Is there $\varepsilon \in (0, 1)$ such that $\sup_{t \in [0, \varepsilon]} [\ell_t]_\beta < \infty$?

Question

$ \newcommand{\bR}{\mathbb{R}} \newcommand{\bT}{\mathbb{T}} \newcommand{\bN}{\mathbb{N}} \newcommand{\bP}{\mathbb{P}} \newcommand{\bE}{\mathbb{E}} \newcommand{\bF}{\mathbb{F}} \newcommand{\bD}{\mathbb{D}} %%%%%%%%%%%%%%%%%%%%%%%%%%%% \newcommand{\cA}{\mathcal{A}} \newcommand{\cB}{\mathcal{B}} \newcommand{\cD}{\mathcal{D}} \newcommand{\cE}{\mathcal{E}} \newcommand{\cF}{\mathcal{F}} \newcommand{\cG}{\mathcal{G}} %%%%%%%%%%%%%%%%%%%%%%%%%%%% \newcommand{\sD}{\mathscr{D}} \newcommand{\sE}{\mathscr{E}} \newcommand{\sG}{\mathscr{G}} \newcommand{\sH}{\mathscr{H}} \newcommand{\sK}{\mathscr{K}} \newcommand{\sP}{\mathscr{P}} %%%%%%%%%%%%%%%%%%%%%%%%%%%% \newcommand{\eps}{\varepsilon} \newcommand{\diff}{\mathop{}\!\mathrm{d}} \newcommand{\andd}{\quad \text{and} \quad} \newcommand{\qtext}{\quad\text} $ Let $\sP_1 (\bR^d)$ be the space of Borel probability measures on $\bR^d$ with finite first moment. We endow $\sP_1 (\bP^d)$ with the Wasserstein metric $W_1$. We consider $$ \mu :[0, 1] \to \sP_1 (\bP^d), \, t \mapsto \mu_t. $$

We assume that each $\mu_t$ admits a probability density function (p.d.f.) denoted by $\ell_t$. We fix $\alpha \in (0, 1), \beta \in (0, 1)$ and $C>0$. We assume that for $t \in [0, 1]$: \begin{align} W_1 (\mu_0, \mu_t) &\le C t^\alpha, \\ \|\ell_t\|_\infty &\le C, \\ [\ell_t]_\beta :=\sup_{x \neq y} \frac{|\ell_t (x) - \ell_t (y)|}{|x-y|^\beta} &< \infty. \end{align}

Is there $\eps \in (0, 1)$ such that $\sup_{t \in [0, \eps]} [\ell_t]_\beta < \infty$?

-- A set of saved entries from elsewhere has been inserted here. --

**config.mk**
```make
export PLATFORM = sky130hd
export DESIGN_NAME = register_file
export DESIGN_NICKNAME = d
export VERILOG_FILES = /design/src/verilog/cpu_pkg.sv /design/src/verilog/register_file.sv
export SDC_FILE = /design/constraint.sdc
export NUM_CORES = 2
export LEC_CHECK = 0
export ABC_AREA = 1
export BUFFER_PORTS_ARGS = -buffer_cell sky130_fd_sc_hd__buf_4
export CORE_ASPECT_RATIO = 1.75
export CORE_MARGIN = 5
export CORE_UTILIZATION = 60
export CTS_CLUSTER_DIAMETER = 60
export DETAILED_ROUTE_END_ITERATION = 10
export PLACE_DENSITY = 0.74
export SETUP_SLACK_MARGIN = 0.02
export SYNTH_ARGS = -nofsm -noshare
export SYNTH_HDL_FRONTEND = slang
export SYNTH_SLANG_ARGS = --single-unit
```
**constraint.sdc**
```tcl
create_clock -name i_clk -period 3.3 [get_ports i_clk]
set_input_delay 0.66 -clock i_clk [delete_from_list [all_inputs] [get_ports i_clk]]
set_output_delay 0.66 -clock i_clk [all_outputs]
set_load 0.005 [all_outputs]
```
**src/verilog/cpu_pkg.sv**
```systemverilog
package cpu_pkg;

	localparam int XLEN       = 32;		// Data width
	localparam int REG_ADDR_W = 5;		// Register index width
	localparam int OPCODE_W   = 6;
	localparam int FUNC_W     = 6;
	localparam int IMM_W      = 16;		// I-type immediate
	localparam int TARGET_W   = 26;		// J-type target

	// Instruction opcodes, R-type is 0 and uses the function field
	typedef enum logic [OPCODE_W-1:0] {
		OP_RTYPE = 6'd0,
		OP_ADDI  = 6'd1,  OP_SUBI  = 6'd2,  OP_MULI  = 6'd3,
		OP_DIVI  = 6'd4,  OP_MODI  = 6'd5,  OP_ANDI  = 6'd6,
		OP_ORI   = 6'd7,  OP_XORI  = 6'd8,  OP_NOT   = 6'd9,
		OP_LANDI = 6'd10, OP_LORI  = 6'd11, OP_SLLI  = 6'd12,
		OP_SRLI  = 6'd13, OP_MOV   = 6'd14, OP_LW    = 6'd15,
		OP_LI    = 6'd16, OP_LA    = 6'd17, OP_SW    = 6'd18,
		OP_IN    = 6'd19, OP_OUT   = 6'd20, OP_JF    = 6'd21,
		OP_J     = 6'd22, OP_JAL   = 6'd23, OP_HALT  = 6'd24
	} opcode_e;

	// R-type function codes
	typedef enum logic [FUNC_W-1:0] {
		FN_ADD  = 6'd0,  FN_SUB  = 6'd1,  FN_MUL  = 6'd2,
		FN_DIV  = 6'd3,  FN_MOD  = 6'd4,  FN_AND  = 6'd5,
		FN_OR   = 6'd6,  FN_XOR  = 6'd7,  FN_LAND = 6'd8,
		FN_LOR  = 6'd9,  FN_SLL  = 6'd10, FN_SRL  = 6'd11,
		FN_EQ   = 6'd12, FN_NE   = 6'd13, FN_LT   = 6'd14,
		FN_LET  = 6'd15, FN_GT   = 6'd16, FN_GET  = 6'd17,
		FN_JR   = 6'd18
	} func_e;

	typedef enum logic [4:0] {
		ALU_ADD  = 5'd0,  ALU_SUB  = 5'd1,  ALU_MUL    = 5'd2,
		ALU_DIV  = 5'd3,  ALU_MOD  = 5'd4,
		ALU_SLL  = 5'd5,  ALU_SRL  = 5'd6,
		ALU_AND  = 5'd8,  ALU_OR   = 5'd9,  ALU_XOR    = 5'd10,
		ALU_NOT  = 5'd11,
		ALU_LAND = 5'd12, ALU_LOR  = 5'd13,
		ALU_PASS_A = 5'd14, ALU_PASS_B = 5'd15,
		ALU_EQ   = 5'd16, ALU_NE   = 5'd17, ALU_LT     = 5'd18,
		ALU_LE   = 5'd19, ALU_GT   = 5'd20, ALU_GE     = 5'd21
	} alu_op_e;

	// Next PC source
	typedef enum logic [1:0] {
		PC_SEQ  = 2'd0,		// PC+1
		PC_JF   = 2'd1,		// Jump if false, taken
		PC_JR   = 2'd2,		// Jump register
		PC_JUMP = 2'd3		// Jump target
	} pc_src_e;

	typedef struct packed {
		logic    reg_write;
		logic    mem_write;
		logic    mem_to_reg;
		logic    reg_alu_op;	// B operand from rt, else immediate
		logic    rt_dest;		// Write to rt, else rd
		logic    is_jal;
		logic    in_write;
		logic    out_write;
		logic    stall;		// Hold PC, halt or input wait
		pc_src_e pc_source;
		alu_op_e alu_op;
	} ctrl_t;

endpackage

```
**src/verilog/register_file.sv**
```systemverilog
`timescale 1ns/1ps

module register_file (
	input  logic                           i_clk,
	input  logic                           i_reset,
	input  logic [cpu_pkg::REG_ADDR_W-1:0] i_rs_addr,
	input  logic [cpu_pkg::REG_ADDR_W-1:0] i_rt_addr,
	input  logic                           i_wr_en,
	input  logic [cpu_pkg::REG_ADDR_W-1:0] i_wr_addr,
	input  logic [cpu_pkg::XLEN-1:0]       i_wr_data,
	output logic [cpu_pkg::XLEN-1:0]       o_rs_data,
	output logic [cpu_pkg::XLEN-1:0]       o_rt_data
);
	import cpu_pkg::*;

	localparam int NUM_REGS = 1 << REG_ADDR_W;

	logic [XLEN-1:0] regs [NUM_REGS];

	always_ff @(posedge i_clk) begin
		if (i_reset) begin
			for (int i = 0; i < NUM_REGS; i++) begin
				regs[i] <= '0;
			end
		end else if (i_wr_en && i_wr_addr != '0) begin	// r0 stays zero
			regs[i_wr_addr] <= i_wr_data;
		end
	end

	assign o_rs_data = (i_rs_addr == '0) ? '0 : regs[i_rs_addr];
	assign o_rt_data = (i_rt_addr == '0) ? '0 : regs[i_rt_addr];

endmodule
```
### After elaboration in Yosys (flattened, before gate mapping)

Memories as Yosys holds them, arrays and structs flattened.
Cells that the tools add are included.

* bits in registers: 0
* memory bits (writable): 1024
* input bits: 50
* word-level logic and storage cells: 16
* memories kept: 1

* mux-type cells: 10
* reductions and logical operators: 5

Memory list
* regs: words 32, width 32, read ports 2, clocked after Yosys merged registers in 0, write ports 32, line register_file.sv:18 `logic [XLEN-1:0] regs [NUM_REGS];`

Operator list (number)
* 32-bit 2-to-1 mux: 3
* 32-bit OR reduction: 1
* 5-bit zero test: 2
* 1-bit 2-to-1 mux: 6
* 5-bit 2-to-1 mux: 1
* 5-bit nonzero test: 1
* 1-bit logical AND: 1

### Logic depth before layout (Yosys ltp)

* depth in word-level cells: 7
* gate-level depth with buffers: 13
* gate-level depth less buffers: 10

### Least setup slack after synthesis

OpenSTA, ideal clock, no wires.

* kind: in2reg
* start: in i_wr_addr[3] in the netlist's numbering
* end: mem regs[10][0] (enable)
* arrival time: 2.288 ns
* required time: 2.911 ns
* slack: 0.622 ns
* stages on the path: 11
* cells stage by stage: inv_1 nand3_1 inv_1 nand2_1 nand3_1 inv_1 nand3_1 inv_1 nand2_1 buf_2 nand2_1

RTL lines
* from (decl): line register_file.sv:9 `input logic [cpu_pkg::REG_ADDR_W-1:0] i_wr_addr,`
* to (decl): line register_file.sv:18

### Worst setup path after layout

* start: in i_rs_addr[0] in the netlist's numbering
* end: out o_rs_data[21] in the netlist's numbering

* word-level cells in the longest chain between the ends: 2
* elaborated cells between the ends (all ways): 3
* classes of those cells: 1 x mux; 1 x reduce/logical; 1 x memory

Ends and longest elaborated chain
* from (decl): line register_file.sv:6 `input logic [cpu_pkg::REG_ADDR_W-1:0] i_rs_addr,`
* memory read 32 x 32 bit / 5-bit zero test (equally long branches)
* 32-bit 2-to-1 mux (*): line register_file.sv:30 `assign o_rs_data = (i_rs_addr == '0) ? '0 : regs[i_rs_addr];`
* to (decl): line register_file.sv:11 `output logic [cpu_pkg::XLEN-1:0] o_rs_data,`

Every way passes the cells marked *; elsewhere a longest branch is shown, timed or not.

==> metrics.txt <==
Final Hold Fails=0; Peak VDD IR=0.0004045 V; Pwr Density=494.7 mW/mm2; CTS tree=yes; biggest regs=regs: 1024 flops; Critical path origin=i_rs_addr[0]; Most used DFF post-synth=edfxtp_1; WL/cell=25.79 um; Crit. End Element=output port; EDFF count, synth=1,024; FILL cells=7,667; post-cts sizing count=1; Inst Count DP=8,276; first-pass GRT wire length=319.5 mm; CP arrival=2.56 ns; Tcrit/Tclk final=97.62%; met2 global-route usage=65.02%; slew of the pin with the lowest slew margin=1.185 ns; Min-Delay Path Class=in2reg; Routed WL=217.8 mm; total gr overflow=0; Area Overhead vs Synth=11.79%; cts hold-fix bufs=0; busiest layer in global routing=met2; Final Power=31,260 uW; Post-Layout Cell Count=8,445; clk slew on worst S/H paths=0.07 ns; number of synthesized register bits=1,024; Hold Slack=0.5420 ns; total CTS buffers=94; post-layout min period=3.222 ns; htree depth=3; Vias/cell=6.526; Worst Path Required=2.64 ns; antenna violations before repair=3; YS warnings=0; status=completed; die area=0.1007 mm2; Cell variety after synth=19; I/O pins=114; clk sinks=1,024; max_slew headroom=20.89%; Fmax=310.4 MHz; fin nets=7,214; count leader, synth=nand2_1; leakage dissipation=0.02642 uW; Synth top area share=54.40%; GRT met3 Usage=10.76%; root buf cell=clkbuf_16; CP max FO=55; total track usage=41.88%; drt drc=0; Core Rows=149; Largest register FFs=1,024; die height=416.0 um; fraction of layout cells with a size suffix above 1=8.513%; GR Util met1=50.31%; asr flop ratio synth=0%; deepest clock path buffer count=3; Synth Area per Inst=7.794 um2; Startpoint Class=primary input; routed vias=55,110; max cap viols=0; kind of critical path=in2out; Initial Util=60.16%; Placer Congestion=0.9357; top post-synthesis cells by area=edfxtp_1 54%, nand2_1 14%, nor2_1 12%; Hold Startpoint=i_wr_data[6]; Hold Path Depth=4; area of the mapped netlist=0.05653 mm2; post-CTS setup buffer count=0; RSZ-0062 raised after global routing=no; count of final setup violators=0; vias in the first global route=53,224; Port Buffer Count=113; Most flops, register=regs; DRT antenna net count=0; drt initial violations=9,580; register area share after synthesis=54.40%; Post-Syn Instances=7,252; Synth area leader=edfxtp_1; post-route setup TNS=0 ns; Slew Viols, Final=0; Post-synth top cells=2,082 x nand2_1, 1,787 x nor2_1, 1,024 x edfxtp_1; die outline width=242.0 um; First-pass DRT Iterations=7; core box area=0.09396 mm2; largest net degree at the start of global routing=110; HPWL Detailed=124.4 mm
==> layout by cell type, fill, tap and decap left out, types with 4 or more instances in the layout <==
| master | Yosys | final |
|---|---|---|
| clkinv_4 | 0 | 5 |
| clkinv_2 | 0 | 18 |
| nor3_1 | 8 | 8 |
| conb_1 | 1 | 32 |
| buf_4 | 5 | 298 |
| clkinv_1 | 3 | 21 |
| edfxtp_1 | 1024 | 1024 |
| inv_1 | 151 | 149 |
| clkbuf_1 | 299 | 10 |
| nand2_1 | 2082 | 2029 |
| o21ai_1 | 41 | 41 |
| clkbuf_16 | 0 | 95 |
| a21oi_1 | 123 | 123 |
| bufinv_16 | 0 | 12 |
| nand3_1 | 984 | 983 |
| buf_8 | 0 | 4 |
| o211ai_1 | 22 | 22 |
| nand2_2 | 0 | 53 |
| buf_12 | 0 | 109 |
| o21ai_0 | 396 | 396 |
| clkinvlp_4 | 0 | 7 |
| nor2_1 | 1787 | 1781 |
==> cell families (layout without fill, tap and decap cells) <==
group / Yosys count / count (layout) / share of synthesized area (%)
AOI/OAI and AO/OA: 582 / 582 / 5.250
buffers and inverters: 783 / 736 / 5.857
DFF: 1024 / 1024 / 54.40
other: 1 / 33 / 0.006634
and+or+nand+nor: 4862 / 4862 / 34.49
==> final timing paths <==
check	endpoint	slack [ns]
max	o_rs_data[21]	0.08
min	regs[27][6]	0.54
==> worst max-delay path: stages <==
cell      delay (ns)
buf_8           0.16
clkinv_8        0.24
buf_12          0.28
nand2_1         0.10
nand3_1         0.06
nand3_1         0.10
nand2_1         0.06
nand2_1         0.14
nand2_1         0.08
nor2_1          0.31
nor2_1          0.12
buf_4           0.16
==> cell type report <==
cell class	instances	area, um2	area share, %
Inverter	156	626.9	0.9920
Multi-Input combinational cell	5476	22750	36.00
Sequential cell	1024	30750	48.66
Clock buffer	105	2415	3.821
Clock inverter	63	629.4	0.9960
Antenna cell	1	2.502	0.003960
Tap cell	1208	1511	2.392
Timing Repair Buffer	412	4507	7.132
==> layer usage <==
| layer | part of all wire (%) | wire [um] |
|---|---|---|
| met5 | 0.023 | 51 |
| met4 | 9.2 | 20090 |
| met3 | 15 | 31660 |
| met2 | 45 | 97930 |
| met1 | 31 | 68050 |
==> report_power, final <==
part / switching (uW) / leakage, uW / internal (uW)
Sequential: 375 / 0.00975 / 15000
Clock: 5020 / 0.00148 / 6200
Combinational: 3250 / 0.0152 / 1410
Total: 8640 / 0.0264 / 22600
==> stage by stage <==
| step | setup slack, ns | cell area [um2] | utilization, % |
|---|---|---|---|
| after floorplan | 0.6224 | 56640 | - |
| after global placement | 0.03210 | 60120 | 63.98 |
| after detailed placement | 0.01431 | 60120 | 63.98 |
| after CTS | 0.1073 | 63160 | 67.22 |
| after global routing | 0.01989 | 63190 | 67.25 |
| final | 0.07839 | 63190 | 67.25 |
Power figures use the tool's default switching activity.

Thank you so much for your elaboration!

Answer 1

Pick a sequence of functions $g_n$ where (i) $\|g_n\|_\beta=n$ and (ii) $\|g_n-\mathbf 1\|_\infty\le 3^{-n}$. For example $$ g_n(x)=\begin{cases} 1+n(a_n-x)^\beta&\text{if $0\le x\le a_n$};\\ 1&\text{if $a_n\le x\le 1-a_n$;}\\ 1-n(x-(1-a_n))^\beta&\text{if $1-a_n\le x\le 1$}, \end{cases} $$ where $a_n=(n3^n)^{-1/\beta}$.

Notice that condition (ii) implies $W_1(g_n,\mathbf 1)\le 3^{-n}$.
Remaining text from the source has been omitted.